_REQUIREMENT_
Once the line with "## What came out" is found in the entries below, repeat it and each following line exactly, up to and including the line with "Edits applied to". Add no other lines.

━━━━━━━━━━━━━━━━━━━━

red:
// ascon
module ascon
(
    input  logic         clock,            
    input  logic         reset_n,          
    input  logic         i_sys_enable,     
    input  logic         i_start,          
    input  logic         i_data_valid,     
    input  logic [ 63:0] i_data,           
    input  logic [127:0] i_key,            
    input  logic [127:0] i_nonce,          
    output logic [ 63:0] o_cipher,         
    output logic [127:0] o_tag,            
    output logic         o_valid_cipher,   
    output logic         o_done,           
    output logic         o_ready           
);
Size: about 5700 cells after synthesis, roughly 0.053 sq mm of cells after synthesis.
clock: 10.0 ns
lec_check: 0
abc_area: 0
cap_margin: 20
cell_pad_in_sites_global_placement: 2
core_margin: 7
core_utilization: 58
hold_slack_margin: 0.18
setup_slack_margin: 0.81
slew_margin: 20
run.sh (not shown) runs the stock make flow with config.mk's settings and CLKGATE_MAP_FILE=.
red never completed, since it errored out during 3_1_place_gp_skip_io.
Changes in blue relative to red:
Settings: swapping 20 for 35 in CAP_MARGIN; swapping 2 for 1 in CELL_PAD_IN_SITES_GLOBAL_PLACEMENT; putting PLACE_DENSITY_LB_ADDON at 0.1 where nothing was set; swapping 58 for 27 in CORE_UTILIZATION; putting CTS_CLUSTER_SIZE at 83 where nothing was set; putting MAX_ROUTING_LAYER at met4 where nothing was set; clearing HOLD_SLACK_MARGIN, which used to be 0.18; swapping 0.81 for 2.89 in SETUP_SLACK_MARGIN; putting MIN_ROUTING_LAYER at met1 where nothing was set.
### Flow results
~same chip area in the Yosys report in red and blue. In summary, blue completed successfully, with a layout that passed the timing, DRC and antenna checks. Number of unique standard cell types used by synthesis: red vs blue identical. Diff blue..red | netlist area before placement | unchanged. Taking blue as 1.0, red lands at 0.69 on y dimension of the die. Comparing red against blue, there is no change at all in synthesized cell count. The horizontal die dimension in red is 0.69 times that in blue. Status: share of cell area taken by muxes after synthesis parity (red, blue). Total number of placement rows ends up higher on blue. Going from red to blue, area of the die +about 110%, floorplan-stage core utilization lost 32 points. Register area share after synthesis came out exactly the same in red and blue.
Setup changes, blue to green
Settings: putting HOLD_SLACK_MARGIN at 0.18 where nothing was set; clearing SETUP_SLACK_MARGIN, which used to be 2.89; swapping 35 for 20 in CAP_MARGIN; clearing MAX_ROUTING_LAYER, which used to be met4; swapping 27 for 58 in CORE_UTILIZATION; clearing CTS_CLUSTER_SIZE, which used to be 83; swapping met1 for met2 in MIN_ROUTING_LAYER; swapping 1 for 2 in CELL_PAD_IN_SITES_GLOBAL_PLACEMENT.
## What came out
green never completed; the flow aborted with a tool error in 3_1_place_gp_skip_io. From blue to green the numbers moved as follows: horizontal extent of the die lost 31%, post-synthesis adder-cell area fraction barely changed, floorplan-stage core utilization increased by 32 points relative to the old numbers, area inside the core boundary went down 54%, total die area went down 52%.
Edits applied to the flow inputs when going from green to orange:
Settings: MIN_ROUTING_LAYER no longer set, was met2; PLACE_DENSITY_LB_ADDON no longer set, was 0.1; CELL_PAD_IN_SITES_GLOBAL_PLACEMENT no longer set, was 2; CORE_MARGIN now 2, was 7; HOLD_SLACK_MARGIN no longer set, was 0.18; CORE_UTILIZATION now 65, was 58; ABC_AREA no longer set, was 0; the clock period (ns, I/O delays scaled along) now 9.82, was 10.0.
Results
Register share after synthesis: orange vs green identical. Relative to green, the die size of orange is lower by 0.016 sq mm. Comparing green against orange, there is no change at all in proportion of synthesized flip-flops having asynchronous set or reset. Going from green to orange, average size of a mapped cell neither gained nor lost much, row count moved down. orange: PASS, flow complete, no timing, DRC or antenna violations. Cmp green and orange / initial standard-cell utilization of the core / lower: green. Comparing orange against green, there is no change at all in number of enable flip-flop cells. Diff green..orange | number of instances in the synthesized netlist | unchanged.
Inputs modified between orange and purple:
Settings: changing CORE_UTILIZATION from 65 to 53; changing the clock period (ns, I/O delays scaled along) from 9.82 to 5.85.
Findings:
- Taking orange as the reference point, the post-route cell area of purple rises by 2.2%.
- Per the comparison of purple with orange, growth of design area from synthesis to finish now larger; global-route usage now smaller; sequential share of layout area now smaller.
- The final reports for purple and orange show highest fanout seen on the critical path lower in the former.
- orange has a higher fraction of met1 tracks used by global routing than purple.
- Number of cells on the worst reg-to-reg path came out higher on purple than on orange.
- Measured against each other, purple and orange differ in total of clock buffers placed in the layout, the lower figure coming from purple.
- Compared to orange, purple was floorplanned on a bigger die.


job 6618:
ascon again, from the RTL that the note above started with.
Design ascon, start of the top module:
module ascon
(
    input  logic         clock,            
    input  logic         reset_n,          
    input  logic         i_sys_enable,     
    input  logic         i_start,          
    input  logic         i_data_valid,     
    input  logic [ 63:0] i_data,           
    input  logic [127:0] i_key,            
    input  logic [127:0] i_nonce,          
    output logic [ 63:0] o_cipher,         
    output logic [127:0] o_tag,            
    output logic         o_valid_cipher,   
    output logic         o_done,           
    output logic         o_ready           
);
    logic
        s_mux_select,                       
        s_enable_xor_data_begin,            
        s_enable_xor_key_begin,             
        s_enable_xor_key_end,               
        s_enable_xor_lsb_end,               
        s_enable_state_reg,                 
        s_enable_cipher_reg,                
        s_enable_tag_reg,                   
        s_enable_round_counter,             
        s_reset_round_counter_to_6,         
        s_reset_round_counter_to_0,         
        s_enable_block_counter,             
        s_reset_block_counter,              
        s_valid_cipher,                     
        reg_valid_cipher,                   
        s_done,                             
        reg_done;                           
    logic         [319:0]       o_state;            
    logic         [3:0] reg_round_counter;  
  ...
clock: 3.4 ns
lec_check: 0
cap_margin: 20
cell_pad_in_sites_detail_placement: 0
cell_pad_in_sites_global_placement: 0
core_margin: 2
core_utilization: 72
cts_cluster_diameter: 344
cts_cluster_size: 75
gpl_timing_driven: 1
hold_slack_margin: 0.2
max_routing_layer: met4
place_density_lb_addon: 0.01
setup_slack_margin: 0.99
slew_margin: 20
tns_end_percent: 5
For job 6618, the flow was terminated by a tool error in global routing (5_1_grt) and produced no final design.
### job 6618 -> job 9194
- GPL_TIMING_DRIVEN no longer set, was 1
- HOLD_SLACK_MARGIN no longer set, was 0.2
- CTS_CLUSTER_DIAMETER no longer set, was 344
- PLACE_DENSITY_LB_ADDON no longer set, was 0.01
- SETUP_SLACK_MARGIN no longer set, was 0.99
- TNS_END_PERCENT no longer set, was 5
- CELL_PAD_IN_SITES_DETAIL_PLACEMENT no longer set, was 0
- MAX_ROUTING_LAYER no longer set, was met4
- CORE_UTILIZATION now 23, was 72
- CELL_PAD_IN_SITES_GLOBAL_PLACEMENT no longer set, was 0
- CTS_CLUSTER_SIZE no longer set, was 75
- the clock period (ns, I/O delays scaled along) now 14.5, was 3.4
==> results <==
Summary of the comparison: worst-case setup slack after placement is higher in job 9194, relative to job 6618. Job 6618 -> job 9194: placed wire-length estimate after detailed placement increased by more than a quarter. Compared with job 6618, job 9194 shows starting density of the core lower by 49 points. Job 9194 gives more total instance count after detailed placement than job 6618 did. H-tree depth: job 9194 > job 6618. Reported for job 9194 and job 6618, proportion of synthesized chip area in sequential cells turned out identical to the last digit. Compared with job 6618, job 9194 shows a higher CTS buffer count. Reported for job 9194 and job 6618, instance tally after logic synthesis turned out identical to the last digit. No stage failed in job 9194, and the final checks on the layout all came back clean. Die area, job 9194 vs job 6618: up by more than 100%.
Inputs modified between job 9194 and job 2110:
- changing CORE_UTILIZATION from 23 to 40
- changing the clock period (ns, I/O delays scaled along) from 14.5 to 5.45
==> comparison <==
From job 9194 to job 2110 the numbers moved as follows: met2 routing resource usage after global routing grew by 20 points, non-clock buffer count shows an increase of about 32%, global-route wire length before repair shows a reduction of 8.5%.
Run comparison: job 9194 worst setup path endpoint permutation_inst.state_output_reg[109]$_DFFE_PN0P_; job 2110 worst setup path endpoint permutation_inst.state_output_reg[25]$_DFFE_PN0P_
Input changes introduced in job 5817 (baseline for comparison: job 2110):
- SETUP_SLACK_MARGIN now 0.97, previously not set
- MAX_ROUTING_LAYER now met4, previously not set
- CORE_UTILIZATION now 71, was 40
- HOLD_SLACK_MARGIN now -0.09, previously not set
- the clock period (ns, I/O delays scaled along) now 3.26, was 5.45
Findings:
Job 2110 and job 5817: one clean run, job 2110; the rest did not finish clean. global routing (5_1_grt): job 5817 exited with error. Per the comparison of job 5817 with job 2110, width of the chip has decreased; core utilization before placement now larger; clock buffer count from CTS lost about 20%; buffer count from post-CTS setup fixing rose by 38. Job 5817: die size is about 43% lower than what job 2110 reported.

━━━━━━━━━━━━━━━━━━━━

_RESULT FOR THIS TASK_
## What came out
green never completed; the flow aborted with a tool error in 3_1_place_gp_skip_io. From blue to green the numbers moved as follows: horizontal extent of the die lost 31%, post-synthesis adder-cell area fraction barely changed, floorplan-stage core utilization increased by 32 points relative to the old numbers, area inside the core boundary went down 54%, total die area went down 52%.
Edits applied to the flow inputs when going from green to orange:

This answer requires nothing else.